Professor Mark Trimmer
Professor of Biogeochemistry, Director of Research
Email: email@example.comTelephone: +44 (0)20 7882 3007Room Number: Room 6.26, Fogg building
- Practical Molecular and Cellular Biology (Tutorials) (BIO191T)
- Practical Biology (Tutorials) (BIO193T)
- Research Methods and Communication (Tutorial) (BIO209T)
- Research Methods and Communication II (Tutorials) (SBC361T)
- Ecosystem Structure and Functioning (BIO737P)
- Science into Policy and Management (BIO739P)
Bio-element cycling from headwater streams to the deep-ocean
Life on Earth is sustained by the cycling of the key bio-elements – carbon, nitrogen and phosphorus. Humans have altered the balance of these cycles to a truly staggering extent – so much so that we have now entered the Anthropocene. For example, while our doubling of the amount of fixed nitrogen on Earth keeps the population alive today, such large alteration of this key bio-element cycle is putting untold pressures on the world around us, reducing biodiversity and altering the balance of vital ecosystem processes and the services they provide to us. In order to manage these impacts we need to fully understand how these cycles work. Though the basics of cycles are probably familiar to us all from our memories of common school texts, scientific advances are revealing ever greater complexity in the cycling of the bio-elements – including significant contributions from microorganisms that, until recently, were considered as taxonomic curiosities, confined to salt-lakes and bubbling hot muds.

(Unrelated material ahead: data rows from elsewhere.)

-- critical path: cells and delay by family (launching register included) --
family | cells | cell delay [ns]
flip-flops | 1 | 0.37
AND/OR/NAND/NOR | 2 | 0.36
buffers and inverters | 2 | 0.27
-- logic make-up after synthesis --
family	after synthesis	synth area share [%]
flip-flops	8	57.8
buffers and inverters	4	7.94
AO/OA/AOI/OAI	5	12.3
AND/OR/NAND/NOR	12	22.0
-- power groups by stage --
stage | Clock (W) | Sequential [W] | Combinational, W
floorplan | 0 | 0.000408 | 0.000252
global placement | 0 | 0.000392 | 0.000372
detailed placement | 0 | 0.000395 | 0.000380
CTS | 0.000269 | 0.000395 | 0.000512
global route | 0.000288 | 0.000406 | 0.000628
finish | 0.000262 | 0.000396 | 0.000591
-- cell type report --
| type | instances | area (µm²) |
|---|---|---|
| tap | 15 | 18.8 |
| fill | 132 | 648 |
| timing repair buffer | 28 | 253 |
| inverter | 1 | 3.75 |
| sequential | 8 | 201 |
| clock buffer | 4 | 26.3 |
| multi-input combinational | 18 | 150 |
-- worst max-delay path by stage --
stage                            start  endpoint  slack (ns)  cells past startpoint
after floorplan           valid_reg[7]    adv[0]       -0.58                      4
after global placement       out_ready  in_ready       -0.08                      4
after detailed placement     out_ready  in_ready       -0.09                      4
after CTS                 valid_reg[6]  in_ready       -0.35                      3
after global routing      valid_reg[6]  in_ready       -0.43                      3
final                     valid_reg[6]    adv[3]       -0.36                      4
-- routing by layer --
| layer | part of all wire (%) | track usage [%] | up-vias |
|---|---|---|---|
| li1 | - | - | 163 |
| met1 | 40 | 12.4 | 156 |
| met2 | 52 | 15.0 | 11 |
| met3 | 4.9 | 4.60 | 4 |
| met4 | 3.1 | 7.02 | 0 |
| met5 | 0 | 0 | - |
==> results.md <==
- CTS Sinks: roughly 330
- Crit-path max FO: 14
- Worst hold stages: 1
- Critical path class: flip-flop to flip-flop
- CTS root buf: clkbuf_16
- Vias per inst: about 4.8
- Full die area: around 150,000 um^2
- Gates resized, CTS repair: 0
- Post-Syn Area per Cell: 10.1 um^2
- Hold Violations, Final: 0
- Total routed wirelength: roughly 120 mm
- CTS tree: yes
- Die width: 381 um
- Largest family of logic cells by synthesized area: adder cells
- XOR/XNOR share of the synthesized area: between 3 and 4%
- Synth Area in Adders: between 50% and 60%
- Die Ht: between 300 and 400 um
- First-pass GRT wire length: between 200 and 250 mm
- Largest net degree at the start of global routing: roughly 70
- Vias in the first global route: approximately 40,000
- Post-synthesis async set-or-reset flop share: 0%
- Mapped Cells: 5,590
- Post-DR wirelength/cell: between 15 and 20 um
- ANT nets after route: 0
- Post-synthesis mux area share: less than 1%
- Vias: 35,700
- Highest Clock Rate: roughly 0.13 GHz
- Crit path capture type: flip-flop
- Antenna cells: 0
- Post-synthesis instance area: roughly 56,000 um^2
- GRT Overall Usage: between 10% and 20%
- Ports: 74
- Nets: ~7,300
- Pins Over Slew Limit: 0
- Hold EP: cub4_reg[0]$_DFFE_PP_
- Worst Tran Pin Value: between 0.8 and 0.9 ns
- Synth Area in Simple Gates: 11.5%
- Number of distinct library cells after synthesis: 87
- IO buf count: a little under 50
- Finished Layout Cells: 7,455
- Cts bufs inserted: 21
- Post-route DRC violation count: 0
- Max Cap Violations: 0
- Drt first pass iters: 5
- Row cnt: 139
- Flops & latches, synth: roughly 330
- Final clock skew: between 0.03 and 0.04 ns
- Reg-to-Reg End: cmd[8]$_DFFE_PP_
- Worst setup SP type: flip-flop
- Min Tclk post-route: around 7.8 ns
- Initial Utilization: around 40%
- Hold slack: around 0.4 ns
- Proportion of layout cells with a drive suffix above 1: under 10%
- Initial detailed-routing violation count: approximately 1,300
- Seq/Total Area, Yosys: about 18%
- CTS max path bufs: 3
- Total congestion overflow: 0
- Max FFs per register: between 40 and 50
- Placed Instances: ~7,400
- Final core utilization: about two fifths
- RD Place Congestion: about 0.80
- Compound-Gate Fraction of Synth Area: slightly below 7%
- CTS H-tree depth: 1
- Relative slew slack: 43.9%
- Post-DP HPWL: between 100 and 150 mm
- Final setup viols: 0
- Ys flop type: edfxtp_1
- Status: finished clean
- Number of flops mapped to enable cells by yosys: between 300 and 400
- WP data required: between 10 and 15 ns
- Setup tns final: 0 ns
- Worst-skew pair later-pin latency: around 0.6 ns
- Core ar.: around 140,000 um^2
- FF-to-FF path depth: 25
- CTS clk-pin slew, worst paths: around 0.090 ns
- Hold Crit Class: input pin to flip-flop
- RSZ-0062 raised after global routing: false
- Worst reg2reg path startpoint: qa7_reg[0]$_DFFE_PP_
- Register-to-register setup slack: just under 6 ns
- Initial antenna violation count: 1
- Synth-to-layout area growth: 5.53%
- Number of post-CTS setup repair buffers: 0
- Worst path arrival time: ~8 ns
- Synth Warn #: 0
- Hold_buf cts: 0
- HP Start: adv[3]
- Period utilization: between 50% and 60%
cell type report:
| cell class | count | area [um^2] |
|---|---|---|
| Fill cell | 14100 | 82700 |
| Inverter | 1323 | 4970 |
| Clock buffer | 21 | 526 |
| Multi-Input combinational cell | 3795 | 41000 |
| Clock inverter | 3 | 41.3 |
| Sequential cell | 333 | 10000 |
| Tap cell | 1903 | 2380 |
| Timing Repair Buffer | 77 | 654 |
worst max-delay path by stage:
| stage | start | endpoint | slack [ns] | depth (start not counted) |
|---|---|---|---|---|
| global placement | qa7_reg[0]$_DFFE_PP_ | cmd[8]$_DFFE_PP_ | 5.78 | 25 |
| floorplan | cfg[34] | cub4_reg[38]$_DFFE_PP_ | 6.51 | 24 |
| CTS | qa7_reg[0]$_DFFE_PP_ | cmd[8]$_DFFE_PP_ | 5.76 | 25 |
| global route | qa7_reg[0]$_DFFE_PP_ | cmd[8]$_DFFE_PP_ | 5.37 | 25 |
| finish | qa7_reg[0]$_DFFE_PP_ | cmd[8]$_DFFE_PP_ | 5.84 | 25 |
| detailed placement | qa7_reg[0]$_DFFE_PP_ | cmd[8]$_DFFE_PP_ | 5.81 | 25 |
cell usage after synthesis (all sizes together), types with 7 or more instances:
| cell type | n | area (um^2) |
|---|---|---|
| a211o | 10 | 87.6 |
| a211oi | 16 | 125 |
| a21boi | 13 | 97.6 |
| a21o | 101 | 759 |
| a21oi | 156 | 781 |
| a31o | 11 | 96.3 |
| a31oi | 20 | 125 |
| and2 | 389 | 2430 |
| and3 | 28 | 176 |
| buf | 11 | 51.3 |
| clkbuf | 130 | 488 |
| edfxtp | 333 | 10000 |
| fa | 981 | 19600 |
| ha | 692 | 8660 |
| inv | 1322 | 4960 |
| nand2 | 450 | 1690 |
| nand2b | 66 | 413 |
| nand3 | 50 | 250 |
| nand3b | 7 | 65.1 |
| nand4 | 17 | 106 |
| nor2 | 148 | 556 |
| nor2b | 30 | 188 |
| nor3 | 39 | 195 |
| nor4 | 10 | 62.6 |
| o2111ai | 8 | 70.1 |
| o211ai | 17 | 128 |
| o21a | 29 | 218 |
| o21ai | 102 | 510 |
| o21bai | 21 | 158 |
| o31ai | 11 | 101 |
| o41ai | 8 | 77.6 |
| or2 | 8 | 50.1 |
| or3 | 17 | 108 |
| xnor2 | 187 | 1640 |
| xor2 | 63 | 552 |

My research is aimed at unravelling the complexities of these life-sustaining cycles, from the pristine chalk streams of England to the tropical oceans. We use natural isotopes of these bio-elements to track their cycling across these diverse aquatic ecosystems and molecular techniques to probe their underlying microbial ecology. I also use the longest running climate warming experiment (situated in Dorset) to characterise how warming alters the cycling of carbon and nitrogen, with a particular interest on how warming alters the ratios of the greenhouse gases CO2, CH4 and N2O emitted. This work on warming is supplementing a large research effort currently running around the Arctic Circle where, with Imperial Collage, we are taking a ‘genes to ecosystems’ approach to help predict the effects of climate change on the key ecosystem service of bio-element cycling. Other work in the tropical north Pacific - where the oxygen deplete waters make large quantities of the potent greenhouse gas nitrous oxide – provided the best insight yet as to how their production of nitrous oxides responds to declining oxygen, work that we will be following up on in the southern Atlantic Ocean in the coming year.